### Work instructions
Below are the records; locate each line with the word "synthesis" and copy it.

### Supplied data
********************

This design comes from an exercise in tuning for small area on the open sky130 flow, not from production work. In this exercise RTL edits were held to simulation tests only and were not proved equivalent to the original. Power is estimated from default activity; no workload was simulated.

==> flow/design.v <==
module adc(
    input              sck,
    input              rst,
    input              ws,
    input              run,       
    input        [3:0] sd,
    input              flag_in,
    output             flag_out,
    output reg  [95:0] data       
);
    localparam [4:0] S0      = 5'b00000;
    localparam [4:0] S_FULL  = 5'b01001;    
    localparam [4:0] S_VALID = 5'b10011;    
    reg  [4:0] st;
    reg [95:0] sreg;
    wire full  = (st == S_FULL);
    wire valid = (st == S_VALID);
    wire load  = ws & full;
    wire [4:0] step = {st[3:0], ~(st[4] ^ st[2])};
    assign flag_out = valid;
    always @(posedge sck or posedge rst) begin
        if (rst) begin
            st   <= S0;
            data <= 96'd0;
        end else begin
            if (valid)
                st <= flag_in ? S0 : S_VALID;
            else if (full)
                st <= ws ? S_VALID : S_FULL;
            else
                st <= (ws || !run) ? S0 : step;
            if (load)
                data <= sreg;
        end
    end
    integer i;
    always @(posedge sck) begin
        if (!full)
            for (i = 0; i < 4; i = i + 1)
                sreg[24*i +: 24] <= {sreg[24*i +: 23], sd[i]};
    end
endmodule
module mux(
    input               clk,
    input               rst,
    input               start,
    input               S_AXIS_tready,
    input        [95:0] data_a,      
    input        [95:0] data_b,      
    input               flag_a_in,
    input               flag_b_in,
    output reg   [95:0] tdata,
    output              S_AXIS_tvalid,
    output              S_AXIS_tlast,
    output              flag_a_out,
    output              flag_b_out,
    output              run
);
    localparam [2:0] NEVER   = 3'b000;
    localparam [2:0] IDLE    = 3'b001;
    localparam [2:0] IDLE_L  = 3'b010;
    localparam [2:0] CHECK_0 = 3'b011;
    localparam [2:0] CHECK   = 3'b100;
    localparam [2:0] T1_0    = 3'b101;
    localparam [2:0] T1      = 3'b111;
    localparam [2:0] T2      = 3'b110;
    reg [2:0] state;
    wire in_t1 = (state == T1_0) || (state == T1);
    wire in_t2 = (state == T2);
    assign run           = (state != NEVER);
    assign flag_a_out    = (state == CHECK) || (state == T1_0);
    assign flag_b_out    = state[2];
    assign S_AXIS_tvalid = (state == IDLE_L) || (state == T1) || (state == T2);
    assign S_AXIS_tlast  = (state == IDLE_L);
    always @(posedge clk or posedge rst) begin
        if (rst) begin
            state <= NEVER;
            tdata <= 96'd0;
        end else begin
            case (state)
                NEVER, IDLE, IDLE_L:
                    state <= start ? CHECK_0 : (state == NEVER ? NEVER : IDLE);
                CHECK_0, CHECK:
                    state <= (S_AXIS_tready && flag_a_in) ? T1_0 : CHECK;
                T1_0, T1:
                    state <= (S_AXIS_tready && flag_b_in) ? T2 : T1;
                default:
                    state <= IDLE_L;
            endcase
            if (in_t1)
                tdata <= data_a;
            else if (in_t2)
                tdata <= data_b;
        end
    end
endmodule
module wrapper(
  input sck,
  input ws,
  input rst,
  input start,
  input S_AXIS_tready,
  input [7:0]sd,
  output   [7:0] flag_mux_to_adc_debug,
  output   [7:0] flag_adc_to_mux_debug,
  output [127:0] S_AXIS_tdata,
  output         S_AXIS_tvalid,
  output         S_AXIS_tlast,
  output [255:0] data_debug
);
  wire [95:0] data_a, data_b, tdata;
  wire        valid_a, valid_b, ready_a, ready_b, run;
  adc u_adc_a (
    .sck(sck), .rst(rst), .ws(ws), .run(run), .sd(sd[3:0]),
    .flag_in(ready_a), .flag_out(valid_a), .data(data_a)
  );
  adc u_adc_b (
    .sck(sck), .rst(rst), .ws(ws), .run(run), .sd(sd[7:4]),
    .flag_in(ready_b), .flag_out(valid_b), .data(data_b)
  );
  mux m0 (
    .clk(sck), .rst(rst), .start(start), .S_AXIS_tready(S_AXIS_tready),
    .data_a(data_a), .data_b(data_b),
    .flag_a_in(valid_a), .flag_b_in(valid_b),
    .tdata(tdata), .S_AXIS_tvalid(S_AXIS_tvalid), .S_AXIS_tlast(S_AXIS_tlast),
    .flag_a_out(ready_a), .flag_b_out(ready_b), .run(run)
  );
  assign flag_mux_to_adc_debug = {{4{ready_b}}, {4{ready_a}}};
  assign flag_adc_to_mux_debug = {{4{valid_b}}, {4{valid_a}}};
  genvar i;
  generate
    for (i = 0; i < 4; i = i + 1) begin : g_out
      assign data_debug[32*i +: 32]      = {data_a[24*i +: 24], 8'h00};
      assign data_debug[32*(i+4) +: 32]  = {data_b[24*i +: 24], 8'h00};
      assign S_AXIS_tdata[32*i +: 32]    = {tdata[24*i +: 24], 8'h00};
    end
  endgenerate
endmodule
export LEC_CHECK = 0
export CAP_MARGIN = 20
export CORE_MARGIN = 2
export CORE_UTILIZATION = 40
export SLEW_MARGIN = 20
create_clock -name core_clock -period 5.0 [get_ports {sck}]
standard.sh (not shown) runs the stock make flow with config.mk's settings and CLKGATE_MAP_FILE= SYNTH_SCRIPT=/design/flow/synth_recipe.tcl, a recipe that flattens the netlist after the stock synthesis.
==> flow/flow/run.sh <==
#!/bin/bash
# The standard layout (standard.sh) with these changes:
#  - synthesis maps logic with an area-oriented ABC script (flow/synth.tcl);
#    flip-flops are mapped exactly as in the standard synthesis
#  - every port gets the smallest buffer, buf_1
#  - clock tree synthesis: larger sink clusters, clkbuf_4/clkbuf_8, no
#    dummy loads
#  - constant outputs share one tie cell (no tie fanout repair)
# Each tool's output goes to a log of its own in this folder.
set -euo pipefail
here=$(pwd)
export FLOW_ABC_SCRIPT=$here/flow/abc_area.script
export BUFFER_PORTS_ARGS="-buffer_cell sky130_fd_sc_hd__buf_1"
export CTS_ARGS="-sink_clustering_enable -repair_clock_nets -dont_use_dummy_load -sink_clustering_size 10 -sink_clustering_max_diameter 40 -buf_list {sky130_fd_sc_hd__clkbuf_4}"
export SKIP_REPAIR_TIE_FANOUT=1
sed "s#SYNTH_SCRIPT=[^ ]*#SYNTH_SCRIPT=$here/flow/synth.tcl#" standard.sh > flow_standard.sh
grep -q "SYNTH_SCRIPT=$here/flow/synth.tcl" flow_standard.sh
bash flow_standard.sh > standard.log 2>&1
==> flow/flow/abc_area.script <==
strash
dch -f
amap -m -F 4 -A 8
topo
strash
dch -f
amap -m -F 4 -A 8
topo
==> flow/flow/synth.tcl <==
# The standard flow's synthesis script (synth_recipe.tcl) with one change: ABC maps the
# logic with an area-oriented script (flow/abc_area.script) instead of
# ORFS's speed script. Flip-flops are mapped before ABC runs, so the
# registers, their names and cell types are those of the standard synthesis.
proc synth {args} { yosys synth -nofsm -noshare {*}$args }
proc abc {args} {
  set i [lsearch -exact $args -script]
  if { $i >= 0 } {
    lset args [expr {$i + 1}] $::env(FLOW_ABC_SCRIPT)
  }
  yosys abc {*}$args
}
source $::env(SCRIPTS_DIR)/synth.tcl
# left out here: clear keep_hierarchy, flatten, clean up, hide names made inside functions, write 1_2_yosys.v
The first run produced a clean layout.
Edit:
--- a/flow/design.v
+++ b/flow/design.v
@@ -69,31 +69,36 @@
     wire in_t2 = (state == T2);
     assign run           = (state != NEVER);
     assign flag_a_out    = (state == CHECK) || (state == T1_0);
     assign flag_b_out    = state[2];
     assign S_AXIS_tvalid = (state == IDLE_L) || (state == T1) || (state == T2);
     assign S_AXIS_tlast  = (state == IDLE_L);
+    reg [2:0] state_nx;
+    always @(*) begin
+        case (state)
+            NEVER, IDLE, IDLE_L:
+                state_nx = start ? CHECK_0 : (state == NEVER ? NEVER : IDLE);
+            CHECK_0, CHECK:
+                state_nx = (S_AXIS_tready && flag_a_in) ? T1_0 : CHECK;
+            T1_0, T1:
+                state_nx = (S_AXIS_tready && flag_b_in) ? T2 : T1;
+            default:
+                state_nx = IDLE_L;
+        endcase
+    end
+    reg keep_t;
     always @(posedge clk or posedge rst) begin
         if (rst) begin
-            state <= NEVER;
-            tdata <= 96'd0;
+            state  <= NEVER;
+            keep_t <= 1'b1;
+            tdata  <= 96'd0;
         end else begin
-            case (state)
-                NEVER, IDLE, IDLE_L:
-                    state <= start ? CHECK_0 : (state == NEVER ? NEVER : IDLE);
-                CHECK_0, CHECK:
-                    state <= (S_AXIS_tready && flag_a_in) ? T1_0 : CHECK;
-                T1_0, T1:
-                    state <= (S_AXIS_tready && flag_b_in) ? T2 : T1;
-                default:
-                    state <= IDLE_L;
-            endcase
-            if (in_t1)
-                tdata <= data_a;
-            else if (in_t2)
-                tdata <= data_b;
+            state  <= state_nx;
+            keep_t <= !(state_nx == T1_0 || state_nx == T1 || state_nx == T2);
+            tdata  <= ({96{in_t1}} & data_a) | ({96{in_t2}} & data_b) |
+                      ({96{keep_t}} & tdata);
         end
     end
 endmodule
 module wrapper(
   input sck,
   input ws,
After rerunning: First-iteration DRC count climbs by 39%. Utilization went down by 0.12 points. Combinational power went down by about 28%. Via count goes down by about 5%. Setup slack improved by 100 ps. Synthesized area is lower by about 0.54%. Global-route usage fell by 0.32 points. Power goes down by about 9%. Design area went down by about 0.5%.

-- afterwards: timing with drivers on the ports --
No port has a modelled driver above. Below, the same layouts with a new extraction and two added sets of constraints. Step 1: set_driving_cell puts a clkbuf_16 on sck and a buf_2 on each other input, an assumption about the parent block. Step 2 also shifts input and output timing later by t, the mid clock arrival at the registers, as if the neighbouring blocks saw the same clock. a / b / c = ideal ports / drivers / drivers and shift; a / b = the first two.
| run | t (ns) | slack for setup (ns) | worst setup path after step 2 | worst register clock-pin slew, ns | worst data-port slew with drivers (ns) |
|---|---|---|---|---|---|
| the first run | 0.763 | 1.757 / 1.712 / 1.872 | input to register | 0.12 / 0.12 | 0.04 |
| the second run | 0.768 | 1.857 / 1.810 / 1.874 | input to register | 0.11 / 0.11 | 0.04 |
After both steps every run listed still meets setup and hold.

********************

### Answer box
standard.sh (not shown) runs the stock make flow with config.mk's settings and CLKGATE_MAP_FILE= SYNTH_SCRIPT=/design/flow/synth_recipe.tcl, a recipe that flattens the netlist after the stock synthesis.
#  - synthesis maps logic with an area-oriented ABC script (flow/synth.tcl);
#    flip-flops are mapped exactly as in the standard synthesis
#  - clock tree synthesis: larger sink clusters, clkbuf_4/clkbuf_8, no
# The standard flow's synthesis script (synth_recipe.tcl) with one change: ABC maps the
# registers, their names and cell types are those of the standard synthesis.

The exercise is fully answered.